Suriye hükümeti kendi vatandaşlarını korumakla yükümlüdür. Kanun-nizam hakimiyetini sağlamak amacıyla güç kullanmak başvurulacak en son çare olmalıdır; ancak göründüğü kadarıyla bugün zor, gösterilere karşı birinci çare olarak kullanılmaktadır. Ben bir defa daha durumu yerinde ve ilk elden değerlendirilmesi için gerçekleri tespit misyonuna Suriye hükümetinin izin vermesi çağrısını yapıyorum...
Son aylarda Suriye'de işlenen insan hakları ihlallerinin faillerinin hesap vermeleri yönünde artık çalışmaya başlamalıyız. Suriye halkının tabi tutulduğu şiddet, öldürmeler, aşırı güç kullanımı, keyfi tutuklamalar, kötü muamele ve işkenceler hakkında milletlerarası, şeffaf, bağımsız ve acil soruşturmalara ihtiyaç ortaya çıkmıştır."
Acı, gerçekçi ve aklı başında hiç kimsenin karşı çıkamayacağı bu sözler BM İnsan Hakları Yüksek Temsilcisi Bayan Navi Pilay tarafından birkaç gün önce son Hama katliamı sonrasında resmî açıklama olarak dile getirildi.

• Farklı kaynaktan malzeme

File: src/rtl/fpu_sgnj_stage.sv
// -----------------------------------------------------------------------------
// fpu_sgnj_stage
// Registered execute stage for the RISC-V FP sign-injection operations
// (FSGNJ / FSGNJN / FSGNJX, single and double precision). Results are held in
// a 2-entry in-order output queue, so downstream backpressure never drops an
// accepted operation.
//
// Ports:
//   clk          rising-edge clock
//   rst_n        asynchronous active-low reset
//   in_valid     issue side presents an operation
//   in_ready     stage can accept an operation (registered, from occupancy)
//   in_op        00 FSGNJ, 01 FSGNJN, 10 FSGNJX, 11 reserved
//   in_fmt       0 = single (NaN-boxed in 64 bits), 1 = double
//   in_rs1       magnitude source operand
//   in_rs2       sign source operand
//   in_tag       destination register tag
//   out_valid    head result available
//   out_ready    writeback accepts the head result
//   out_data     head result value (registered)
//   out_tag      head result tag (registered)
//   out_illegal  head result came from the reserved opcode (registered)
// -----------------------------------------------------------------------------
module fpu_sgnj_stage #(
    parameter int BUS_WIDTH = 64,
    parameter int TAG_WIDTH = 5
) (
    input  logic                 clk,
    input  logic                 rst_n,
    input  logic                 in_valid,
    output logic                 in_ready,
    input  logic [1:0]           in_op,
    input  logic                 in_fmt,
    input  logic [BUS_WIDTH-1:0] in_rs1,
    input  logic [BUS_WIDTH-1:0] in_rs2,
    input  logic [TAG_WIDTH-1:0] in_tag,
    output logic                 out_valid,
    input  logic                 out_ready,
    output logic [BUS_WIDTH-1:0] out_data,
    output logic [TAG_WIDTH-1:0] out_tag,
    output logic                 out_illegal
);

    localparam logic [1:0] OP_SGNJ  = 2'b00;
    localparam logic [1:0] OP_SGNJN = 2'b01;
    localparam logic [1:0] OP_SGNJX = 2'b10;
    localparam logic [1:0] OP_RSVD  = 2'b11;

    localparam logic [31:0] BOX_ONES  = 32'hFFFF_FFFF;
    localparam logic [31:0] CANON_NAN = 32'h7FC0_0000;

    // Unbox a single-precision operand; an improperly boxed value reads as
    // the canonical quiet NaN.
    function automatic logic [31:0] unbox(input logic [63:0] rs);
        logic [31:0] val;
        if (rs[63:32] == BOX_ONES) begin
            val = rs[31:0];
        end else begin
            val = CANON_NAN;
        end
        return val;
    endfunction

    // Full sign-injection result for one operation.
    function automatic logic [63:0] sgnj_result(
        input logic [1:0]  op,
        input logic        fmt,
        input logic [63:0] rs1,
        input logic [63:0] rs2
    );
        logic [31:0] a_val;
        logic [31:0] b_val;
        logic        sign_a;
        logic        sign_b;
        logic        sign;
        logic [63:0] res;
        a_val  = unbox(rs1);
        b_val  = unbox(rs2);
        sign_a = fmt ? rs1[63] : a_val[31];
        sign_b = fmt ? rs2[63] : b_val[31];
        case (op)
            OP_SGNJ:  sign = sign_b;
            OP_SGNJN: sign = ~sign_b;
            OP_SGNJX: sign = sign_a ^ sign_b;
            default:  sign = 1'b0;
        endcase
        if (op == OP_RSVD) begin
            res = rs1;
        end else if (fmt) begin
            res = {sign, rs1[62:0]};
        end else begin
            res = {BOX_ONES, sign, a_val[30:0]};
        end
        return res;
    endfunction

    // Queue storage and control state
    logic [BUS_WIDTH-1:0] mem_data_r [2];
    logic [TAG_WIDTH-1:0] mem_tag_r  [2];
    logic                 mem_ill_r  [2];
    logic                 wr_ptr_r;
    logic                 rd_ptr_r;
    logic [1:0]           count_r;
    logic                 in_ready_r;
    logic                 out_valid_r;
    logic [BUS_WIDTH-1:0] out_data_r;
    logic [TAG_WIDTH-1:0] out_tag_r;
    logic                 out_illegal_r;

    logic                 push_s;
    logic                 pop_s;
    logic [BUS_WIDTH-1:0] new_data_s;
    logic                 new_ill_s;
    logic [1:0]           count_n_s;
    logic                 rd_n_s;
    logic                 head_load_s;
    logic [BUS_WIDTH-1:0] head_data_s;
    logic [TAG_WIDTH-1:0] head_tag_s;
    logic                 head_ill_s;

    assign push_s     = in_valid && in_ready_r;
    assign pop_s      = out_valid_r && out_ready;
    assign new_data_s = sgnj_result(in_op, in_fmt, in_rs1, in_rs2);
    assign new_ill_s  = (in_op == OP_RSVD);
    assign rd_n_s     = rd_ptr_r ^ pop_s;

    // Next occupancy from the push/pop combination.
    always_comb begin
        count_n_s = count_r;
        case ({push_s, pop_s})
            2'b10:   count_n_s = count_r + 2'd1;
            2'b01:   count_n_s = count_r - 2'd1;
            default: count_n_s = count_r;
        endcase
    end

    // Next head entry: the incoming op bypasses storage when it lands in the
    // slot that becomes the head (empty queue, or push+pop with one entry).
    always_comb begin
        head_load_s = (push_s || pop_s) && (count_n_s != 2'd0);
        head_data_s = out_data_r;
        head_tag_s  = out_tag_r;
        head_ill_s  = out_illegal_r;
        if (push_s && (wr_ptr_r == rd_n_s)) begin
            head_data_s = new_data_s;
            head_tag_s  = in_tag;
            head_ill_s  = new_ill_s;
        end else begin
            head_data_s = mem_data_r[rd_n_s];
            head_tag_s  = mem_tag_r[rd_n_s];
            head_ill_s  = mem_ill_r[rd_n_s];
        end
    end

    // Pointers, occupancy and handshake flags.
    always_ff @(posedge clk or negedge rst_n) begin
        if (!rst_n) begin
            wr_ptr_r    <= 1'b0;
            rd_ptr_r    <= 1'b0;
            count_r     <= 2'd0;
            in_ready_r  <= 1'b1;
            out_valid_r <= 1'b0;
        end else begin
            wr_ptr_r    <= wr_ptr_r ^ push_s;
            rd_ptr_r    <= rd_n_s;
            count_r     <= count_n_s;
            in_ready_r  <= (count_n_s != 2'd2);
            out_valid_r <= (count_n_s != 2'd0);
        end
    end

    // Queue storage; written only on an accepted push.
    always_ff @(posedge clk or negedge rst_n) begin
        if (!rst_n) begin
            for (int i = 0; i < 2; i++) begin
                mem_data_r[i] <= '0;
                mem_tag_r[i]  <= '0;
                mem_ill_r[i]  <= 1'b0;
            end
        end else if (push_s) begin
            mem_data_r[wr_ptr_r] <= new_data_s;
            mem_tag_r[wr_ptr_r]  <= in_tag;
            mem_ill_r[wr_ptr_r]  <= new_ill_s;
        end else begin
            mem_data_r <= mem_data_r;
            mem_tag_r  <= mem_tag_r;
            mem_ill_r  <= mem_ill_r;
        end
    end

    // Registered head-of-queue outputs; they hold while stalled or emptied.
    always_ff @(posedge clk or negedge rst_n) begin
        if (!rst_n) begin
            out_data_r    <= '0;
            out_tag_r     <= '0;
            out_illegal_r <= 1'b0;
        end else if (head_load_s) begin
            out_data_r    <= head_data_s;
            out_tag_r     <= head_tag_s;
            out_illegal_r <= head_ill_s;
        end else begin
            out_data_r    <= out_data_r;
            out_tag_r     <= out_tag_r;
            out_illegal_r <= out_illegal_r;
        end
    end

    assign in_ready    = in_ready_r;
    assign out_valid   = out_valid_r;
    assign out_data    = out_data_r;
    assign out_tag     = out_tag_r;
    assign out_illegal = out_illegal_r;

endmodule

File: config.mk
export PLATFORM = sky130hd
export DESIGN_NAME = fpu_sgnj_stage
export DESIGN_NICKNAME = d
export VERILOG_FILES = /design/src/rtl/fpu_sgnj_stage.sv
export SDC_FILE = /design/constraint.sdc
export NUM_CORES = 1
export LEC_CHECK = 0
export BUFFER_PORTS_ARGS = -buffer_cell sky130_fd_sc_hd__clkbuf_2
export CAP_MARGIN = 20
export CORE_MARGIN = 2
export CORE_UTILIZATION = 30
export DETAILED_ROUTE_END_ITERATION = 6
export GPL_ROUTABILITY_DRIVEN = 0
export SLEW_MARGIN = 20
export SYNTH_ARGS = -nofsm -noshare
export SYNTH_HDL_FRONTEND = slang
export SYNTH_SLANG_ARGS = --single-unit
File: constraint.sdc
create_clock -name clk -period 2.5 [get_ports clk]
set_clock_uncertainty 0.2 [all_clocks]
set_input_delay 0.5 -clock clk [delete_from_list [all_inputs] [get_ports clk]]
set_output_delay 0.5 -clock clk [all_outputs]
set_load 0.1 [all_outputs]
==> metrics.cfg <==
[run_status]
status = finished, final reports clean

[hold_path]
hp-start = in_tag[0]
min_path_type = primary input to flop

[clock_network]
cts_tree = yes
cts.clk_slew.worst_paths_ns = 0.06
cts-root-buf = clkbuf_16
htree_levels = 1
clk_path_buf_depth = 3
cts_num_sinks = 216
cts_buffers = 25
insertion_delay_ns = 0.51

[final_layout]
syn_to_final_growth_pct = 27.0
regArea_sq_mm = 0.00541
finalNonFillerCells = 1623
layout-drive-gt1-share = 0.328
fillers = 3206
utilization = 0.386
multi_input_area_sq_mm = 0.00423
fin_area_sq_mm = 0.0125
final_nets = 1308

[floorplan]
die_y_um = 185
core_sq_mm = 0.0325
die_x_um = 185
io_pins = 212
rows = 66
initial_core_util = 0.304
dieArea_sq_mm = 0.0343

[routing]
drc = 0
wl_per_cell_um = 15.2
drt_iter0_markers = 313
first_pass_iters = 5
ant_nets = 0
via_per_inst = 4.63
vias = 7513
wl_um = 24600

[timing]
setup_viol = 0
layout_worst_path_cycle_share = 0.945
max_freq_mhz = 423
slew_headroom = 0.605
setup_tns_ns = 0
rsz0062_at_grt = no
tightest_slew_ns = 0.595
layout_min_cycle_time_ns = 2.36
final_max_slew_viol_count = 0
hold_violations = 0

[synth]
synth_ff_type = dfrtp_1
synth_top_cells_by_area = dfrtp_1, mux2_2, nor2_1, a21oi_1, mux2i_1
synth_edf_count = 0
ys_seq_elements = 216
synth_cell_types = 38
syn_avg_cell_area_sq_um = 10.1
syn_nets = 1120
syn_area_sq_mm = 0.00986
ys_warn_count = 0
netlist_instances = 976
async_reset_ff_frac = 1.00
yosysSeqAreaShare = 0.549
yosysTopAreaCellShare = 0.546
synth_largest_area_cell = dfrtp_1

[worst_setup_path]
required_ns = 2.74
cp-startpoint = in_ready
rr_startpoint = in_ready
critPathArrivalTime_ns = 2.60
cp_max_fo = 12
cp-end-kind = flop
start_kind = flop
critical_path_class = flop to flop

[global_routing]
grt_pass1_wl_um = 39300
grt_start_max_net_pins = 62
first_global_vias = 7304
overflow = 0
grt_usage = 0.144
antenna_found_initial = 5

[placement]
dp.cells = 1575
port_buffers = 180
dp_hpwl_um = 16500
placed_cell_area_sq_mm = 0.0117

[job]
drv_cap = 0

==> sequential cells by signal, summed over array words and instances, names as in the netlist <==
register	cells
wr_ptr_r	1
in_ready	1
out_data	64
mem_data_r	128
mem_tag_r	10
count_r	2
out_valid	1
out_illegal	1
out_tag	5
mem_ill_r	2
rd_ptr_r	1
==> logic make-up (layout without fill, tap and decap cells) <==
group / Yosys count / count (layout) / share of synthesized area
adders and majority gates: 4 / 4 / 0.00508
DFF: 216 / 216 / 0.549
AOI/OAI and AO/OA: 221 / 221 / 0.115
xor gates and xnor gates: 7 / 7 / 0.00838
muxes: 139 / 139 / 0.154
other: 0 / 3 / 0
and+or+nand+nor: 316 / 317 / 0.136
buffers and inverters: 73 / 274 / 0.0339
==> what timing repair did <==
action                     4_1_cts  5_1_grt
gates resized for setup          0        3
buffers inserted                 0        2
hold endpoints to repair        56        0
setup endpoints to repair        0       45
hold buffers                     1        0
==> cell usage after synthesis, types with 3 or more instances <==
cell        n
buf_2      21
buf_4       4
dfrtp_1   215
nor2b_1    22
nor2_1    156
o21ai_1    45
o21ai_0    55
buf_1       5
ha_1        4
nand2_1   108
inv_1       5
mux2_2     98
mux2i_1    41
a21oi_1   114
xor2_1      4
clkbuf_1   34
a21oi_2     3
nand4_1    17
==> area by class of cell <==
type | instances | area share
Antenna cell | 3 | 0.000600
Clock buffer | 36 | 0.0589
Clock inverter | 5 | 0.00430
Inverter | 6 | 0.00180
Multi-Input combinational cell | 688 | 0.338
Sequential cell | 216 | 0.433
Tap cell | 442 | 0.0442
Timing Repair Buffer | 227 | 0.119
==> cells in the final DEF, fill, tap and decap left out, drive strengths merged, types with 2 or more instances in the layout <==
cell type	instances
or4	2
clkbuf	215
xor2	4
ha	4
or2	2
dfrtp	215
clkinv	4
and2	2
nand4	17
a21oi	117
inv	6
diode	3
buf	47
mux2	98
nand2b	2
mux2i	41
o21ai	100
xnor2	2
nor2b	22
nor4	2
nor2	157
nand2	108
==> worst paths after layout <==
path                           endpoint  slack (ns)  cells after the start
min in group asynchronous  out_data[59]        0.33                      2
hold reg to reg            out_data[52]        0.28                      2
setup reg to reg           out_data[31]        0.14                      9
setup / recovery           out_data[31]        0.14                      9
max in group asynchronous      in_ready        1.11                      3
hold / removal             mem_tag_r[0]        0.05                      2
==> per-stage QoR <==
stage	setup slack, ns	hold slack, ns
floorplan	-0.0255	0.00441
global placement	-0.00997	0.262
detailed placement	-0.0382	0.272
CTS	0.0631	0.0233
global route	0.0451	0.0395
finish	0.138	0.0529
==> critical path: stages, from the launching register on <==
cell and delay, ns:
dfstp_4 0.63, nand2_4 0.08, ha_4 0.29, nor3_2 0.04, a31o_1 0.22, or2_4 0.38, buf_12 0.17, nor2_4 0.08
nand2_1 0.07, o21ai_1 0.13
==> per-layer routing <==
metal  global-route usage  vias up  share of wire
li1                     -     3719              -
met1                0.192     3602           0.47
met2                0.233      154           0.45
met3               0.0397       34          0.062
met4               0.0283        4          0.017
met5                    0        -         0.0011
Power is not shown: default switching activity piles up to over one toggle a cycle in this logic, so the estimate is an artifact.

Buna ilaveten BM Genel Sekreteri Ban Ki-moon'un sözcüsü BM merkezinde basına yaptığı açıklamada, Moon'un Suriye'deki şiddetin kabul edilemez olduğuna, Suriye lideri Beşşar Esed'in 'insani duyguların tamamını kaybetmiş olduğuna' inandığını açıklamış bulunuyor.
BM esasen olayların ve mezalimin başlamasından bu yana Suriye hükümetine güçlü tepkiler veriyor; ancak bu tepkileri bir resmî kınama ya da Güvenlik Konseyi kararı şeklinde bir türlü ortaya koyamıyor, kendisinden bekleneni çeşitli sebeplerle gösteremiyor.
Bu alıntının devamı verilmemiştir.